ACTION ITEM
Scan the material below for the word "data", then copy every line in which it appears.

"""

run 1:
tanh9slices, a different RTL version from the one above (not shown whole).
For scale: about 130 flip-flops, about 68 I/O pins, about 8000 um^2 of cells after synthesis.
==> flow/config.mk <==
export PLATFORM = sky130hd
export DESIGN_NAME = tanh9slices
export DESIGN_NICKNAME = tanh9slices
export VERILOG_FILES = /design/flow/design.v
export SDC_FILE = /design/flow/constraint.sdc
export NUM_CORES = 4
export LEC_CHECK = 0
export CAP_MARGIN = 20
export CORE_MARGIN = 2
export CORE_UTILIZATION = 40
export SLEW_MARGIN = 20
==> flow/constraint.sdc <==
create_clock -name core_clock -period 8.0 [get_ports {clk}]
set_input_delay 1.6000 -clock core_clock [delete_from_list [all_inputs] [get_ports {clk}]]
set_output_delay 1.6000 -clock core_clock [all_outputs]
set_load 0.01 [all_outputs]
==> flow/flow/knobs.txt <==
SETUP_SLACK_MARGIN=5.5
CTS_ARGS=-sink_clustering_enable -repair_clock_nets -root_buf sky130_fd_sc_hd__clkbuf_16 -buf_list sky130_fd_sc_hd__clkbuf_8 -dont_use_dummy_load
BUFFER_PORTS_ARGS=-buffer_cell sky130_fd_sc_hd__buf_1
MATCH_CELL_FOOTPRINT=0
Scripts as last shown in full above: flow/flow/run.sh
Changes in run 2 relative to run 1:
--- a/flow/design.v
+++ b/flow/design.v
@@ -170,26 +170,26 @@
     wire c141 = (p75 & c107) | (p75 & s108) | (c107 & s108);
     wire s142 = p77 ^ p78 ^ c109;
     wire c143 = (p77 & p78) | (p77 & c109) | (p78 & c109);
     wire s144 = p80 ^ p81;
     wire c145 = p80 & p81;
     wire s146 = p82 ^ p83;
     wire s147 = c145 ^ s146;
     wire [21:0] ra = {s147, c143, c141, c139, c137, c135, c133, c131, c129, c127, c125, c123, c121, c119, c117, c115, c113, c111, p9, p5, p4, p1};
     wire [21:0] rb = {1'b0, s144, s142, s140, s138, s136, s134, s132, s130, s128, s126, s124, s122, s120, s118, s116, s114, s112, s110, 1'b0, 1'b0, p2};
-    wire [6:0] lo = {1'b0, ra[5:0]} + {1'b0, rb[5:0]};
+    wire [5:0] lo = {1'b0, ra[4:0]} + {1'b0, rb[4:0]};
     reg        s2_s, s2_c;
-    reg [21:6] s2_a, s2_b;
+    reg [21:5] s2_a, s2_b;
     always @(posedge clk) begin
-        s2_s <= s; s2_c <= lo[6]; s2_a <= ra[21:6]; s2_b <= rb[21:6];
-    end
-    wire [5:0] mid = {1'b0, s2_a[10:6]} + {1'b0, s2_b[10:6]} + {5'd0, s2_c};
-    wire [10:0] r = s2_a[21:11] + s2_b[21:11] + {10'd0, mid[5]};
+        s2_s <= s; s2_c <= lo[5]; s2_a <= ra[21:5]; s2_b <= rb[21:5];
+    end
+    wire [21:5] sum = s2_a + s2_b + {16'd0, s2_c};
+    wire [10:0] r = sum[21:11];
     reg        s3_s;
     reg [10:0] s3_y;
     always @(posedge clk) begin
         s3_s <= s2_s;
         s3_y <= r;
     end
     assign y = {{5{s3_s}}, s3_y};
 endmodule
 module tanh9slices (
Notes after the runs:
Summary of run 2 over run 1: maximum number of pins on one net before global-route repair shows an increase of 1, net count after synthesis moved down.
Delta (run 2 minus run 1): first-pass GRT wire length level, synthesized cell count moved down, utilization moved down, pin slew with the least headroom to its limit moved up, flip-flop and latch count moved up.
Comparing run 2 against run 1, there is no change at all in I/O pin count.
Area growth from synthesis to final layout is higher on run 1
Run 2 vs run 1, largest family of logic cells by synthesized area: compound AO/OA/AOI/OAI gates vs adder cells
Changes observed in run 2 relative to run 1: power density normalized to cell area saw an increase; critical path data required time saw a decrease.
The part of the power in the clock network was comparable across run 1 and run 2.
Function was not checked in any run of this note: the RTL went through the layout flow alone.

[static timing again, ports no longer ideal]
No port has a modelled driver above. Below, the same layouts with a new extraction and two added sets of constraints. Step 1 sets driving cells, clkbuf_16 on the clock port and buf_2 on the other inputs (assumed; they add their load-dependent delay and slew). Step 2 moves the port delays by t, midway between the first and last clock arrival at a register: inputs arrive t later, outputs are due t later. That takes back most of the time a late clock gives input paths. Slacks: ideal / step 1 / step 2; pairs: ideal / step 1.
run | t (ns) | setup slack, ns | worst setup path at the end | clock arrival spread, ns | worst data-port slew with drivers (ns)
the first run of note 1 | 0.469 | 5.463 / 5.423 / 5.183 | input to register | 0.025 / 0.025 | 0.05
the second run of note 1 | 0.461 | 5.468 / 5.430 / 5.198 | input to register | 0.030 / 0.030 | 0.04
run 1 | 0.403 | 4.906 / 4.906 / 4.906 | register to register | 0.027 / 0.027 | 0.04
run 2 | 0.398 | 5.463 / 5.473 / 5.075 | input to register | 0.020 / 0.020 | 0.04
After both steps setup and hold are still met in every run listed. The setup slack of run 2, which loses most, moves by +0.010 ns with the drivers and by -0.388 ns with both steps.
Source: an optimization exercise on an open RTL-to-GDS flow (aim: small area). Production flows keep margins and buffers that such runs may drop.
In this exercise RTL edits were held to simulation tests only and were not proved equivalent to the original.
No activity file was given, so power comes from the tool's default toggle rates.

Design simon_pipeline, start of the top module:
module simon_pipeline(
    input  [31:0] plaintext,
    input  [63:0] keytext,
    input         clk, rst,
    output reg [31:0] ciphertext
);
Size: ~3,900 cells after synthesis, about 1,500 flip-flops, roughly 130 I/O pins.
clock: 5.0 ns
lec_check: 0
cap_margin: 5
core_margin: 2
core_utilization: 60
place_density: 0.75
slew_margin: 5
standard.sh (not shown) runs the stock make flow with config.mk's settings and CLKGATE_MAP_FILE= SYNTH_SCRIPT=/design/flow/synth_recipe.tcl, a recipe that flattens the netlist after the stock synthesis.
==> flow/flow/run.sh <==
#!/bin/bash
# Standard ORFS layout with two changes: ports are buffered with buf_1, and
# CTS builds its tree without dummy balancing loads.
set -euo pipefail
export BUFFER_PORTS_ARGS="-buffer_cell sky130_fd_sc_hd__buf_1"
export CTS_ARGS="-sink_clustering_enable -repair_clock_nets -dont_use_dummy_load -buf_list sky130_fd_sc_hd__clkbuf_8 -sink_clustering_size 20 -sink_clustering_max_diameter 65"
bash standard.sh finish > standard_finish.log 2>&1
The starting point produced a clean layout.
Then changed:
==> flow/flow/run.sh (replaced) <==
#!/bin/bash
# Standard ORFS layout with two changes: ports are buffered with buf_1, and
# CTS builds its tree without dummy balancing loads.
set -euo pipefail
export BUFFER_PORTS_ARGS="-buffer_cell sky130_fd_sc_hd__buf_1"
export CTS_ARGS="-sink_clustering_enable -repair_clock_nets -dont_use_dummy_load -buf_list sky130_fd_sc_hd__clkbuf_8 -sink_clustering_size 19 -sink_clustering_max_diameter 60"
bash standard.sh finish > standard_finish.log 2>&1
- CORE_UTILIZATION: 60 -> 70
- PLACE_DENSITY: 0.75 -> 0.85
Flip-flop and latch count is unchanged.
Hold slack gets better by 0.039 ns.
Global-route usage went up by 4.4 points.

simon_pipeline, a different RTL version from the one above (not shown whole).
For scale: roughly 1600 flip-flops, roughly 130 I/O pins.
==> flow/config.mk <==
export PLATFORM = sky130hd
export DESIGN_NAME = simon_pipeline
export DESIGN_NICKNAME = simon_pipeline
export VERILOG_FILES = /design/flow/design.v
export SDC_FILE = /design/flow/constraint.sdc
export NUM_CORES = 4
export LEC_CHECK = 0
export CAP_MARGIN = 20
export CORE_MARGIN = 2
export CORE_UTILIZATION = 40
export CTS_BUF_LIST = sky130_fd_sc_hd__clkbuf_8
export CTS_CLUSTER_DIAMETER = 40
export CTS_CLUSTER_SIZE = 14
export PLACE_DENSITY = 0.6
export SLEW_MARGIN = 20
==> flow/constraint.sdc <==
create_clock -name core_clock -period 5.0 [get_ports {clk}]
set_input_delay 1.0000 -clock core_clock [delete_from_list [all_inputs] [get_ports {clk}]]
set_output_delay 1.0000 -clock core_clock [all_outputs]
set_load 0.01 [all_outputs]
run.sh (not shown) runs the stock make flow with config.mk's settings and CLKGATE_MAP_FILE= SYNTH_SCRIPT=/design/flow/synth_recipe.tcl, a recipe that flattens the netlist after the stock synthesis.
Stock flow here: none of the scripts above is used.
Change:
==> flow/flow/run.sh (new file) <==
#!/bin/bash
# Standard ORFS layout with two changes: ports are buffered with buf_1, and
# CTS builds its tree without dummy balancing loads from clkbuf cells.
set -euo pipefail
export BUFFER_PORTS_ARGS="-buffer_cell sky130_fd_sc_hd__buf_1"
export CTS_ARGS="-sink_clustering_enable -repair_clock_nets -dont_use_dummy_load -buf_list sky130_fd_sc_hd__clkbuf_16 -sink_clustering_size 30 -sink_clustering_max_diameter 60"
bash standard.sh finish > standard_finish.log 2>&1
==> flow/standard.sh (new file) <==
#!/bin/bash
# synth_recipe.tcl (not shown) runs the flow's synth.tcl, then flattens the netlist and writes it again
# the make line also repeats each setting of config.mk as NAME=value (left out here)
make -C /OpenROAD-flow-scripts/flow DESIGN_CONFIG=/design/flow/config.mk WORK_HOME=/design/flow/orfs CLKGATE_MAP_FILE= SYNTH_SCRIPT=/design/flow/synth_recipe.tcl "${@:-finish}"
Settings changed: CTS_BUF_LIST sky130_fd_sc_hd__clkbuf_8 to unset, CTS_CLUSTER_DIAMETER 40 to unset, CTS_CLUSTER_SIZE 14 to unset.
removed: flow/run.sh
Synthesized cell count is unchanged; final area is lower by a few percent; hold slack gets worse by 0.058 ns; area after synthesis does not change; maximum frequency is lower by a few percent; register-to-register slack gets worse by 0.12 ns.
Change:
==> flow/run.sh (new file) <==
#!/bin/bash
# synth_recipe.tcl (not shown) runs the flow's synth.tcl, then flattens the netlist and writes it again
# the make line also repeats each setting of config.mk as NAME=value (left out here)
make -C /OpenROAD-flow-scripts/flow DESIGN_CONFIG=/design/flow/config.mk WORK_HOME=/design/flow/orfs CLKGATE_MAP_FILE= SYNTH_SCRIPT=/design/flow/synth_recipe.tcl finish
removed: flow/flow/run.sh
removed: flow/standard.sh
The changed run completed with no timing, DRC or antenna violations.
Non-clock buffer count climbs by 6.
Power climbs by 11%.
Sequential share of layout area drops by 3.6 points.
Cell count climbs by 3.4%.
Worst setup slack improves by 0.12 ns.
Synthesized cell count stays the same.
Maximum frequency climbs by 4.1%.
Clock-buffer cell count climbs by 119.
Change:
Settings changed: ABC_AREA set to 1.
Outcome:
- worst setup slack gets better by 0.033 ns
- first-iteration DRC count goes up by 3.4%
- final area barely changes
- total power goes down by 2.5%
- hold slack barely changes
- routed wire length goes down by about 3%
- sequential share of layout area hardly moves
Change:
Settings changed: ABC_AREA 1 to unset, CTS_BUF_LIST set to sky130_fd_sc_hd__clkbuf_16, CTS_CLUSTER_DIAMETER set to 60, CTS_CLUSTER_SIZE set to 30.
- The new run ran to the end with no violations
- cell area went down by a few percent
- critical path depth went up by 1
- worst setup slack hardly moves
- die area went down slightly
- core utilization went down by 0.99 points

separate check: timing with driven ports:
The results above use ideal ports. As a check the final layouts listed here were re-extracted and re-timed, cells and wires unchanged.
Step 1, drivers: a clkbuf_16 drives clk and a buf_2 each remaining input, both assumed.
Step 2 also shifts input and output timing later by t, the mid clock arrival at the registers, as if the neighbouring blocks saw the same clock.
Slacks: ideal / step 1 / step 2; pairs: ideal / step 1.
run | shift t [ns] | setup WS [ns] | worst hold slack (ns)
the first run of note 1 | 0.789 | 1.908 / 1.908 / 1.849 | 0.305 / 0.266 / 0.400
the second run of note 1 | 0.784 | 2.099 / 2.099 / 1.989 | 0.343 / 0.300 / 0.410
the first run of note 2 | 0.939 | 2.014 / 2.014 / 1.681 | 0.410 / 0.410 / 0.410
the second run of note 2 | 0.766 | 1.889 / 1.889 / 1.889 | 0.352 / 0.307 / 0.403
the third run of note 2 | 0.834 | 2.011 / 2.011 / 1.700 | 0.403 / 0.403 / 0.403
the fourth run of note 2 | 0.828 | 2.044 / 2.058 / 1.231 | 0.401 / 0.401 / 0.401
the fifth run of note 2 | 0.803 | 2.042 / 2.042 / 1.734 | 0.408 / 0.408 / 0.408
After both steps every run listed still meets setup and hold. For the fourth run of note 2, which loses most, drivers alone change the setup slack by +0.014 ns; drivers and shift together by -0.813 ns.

"""

EXERCISE RESULT
Changes observed in run 2 relative to run 1: power density normalized to cell area saw an increase; critical path data required time saw a decrease.
run | t (ns) | setup slack, ns | worst setup path at the end | clock arrival spread, ns | worst data-port slew with drivers (ns)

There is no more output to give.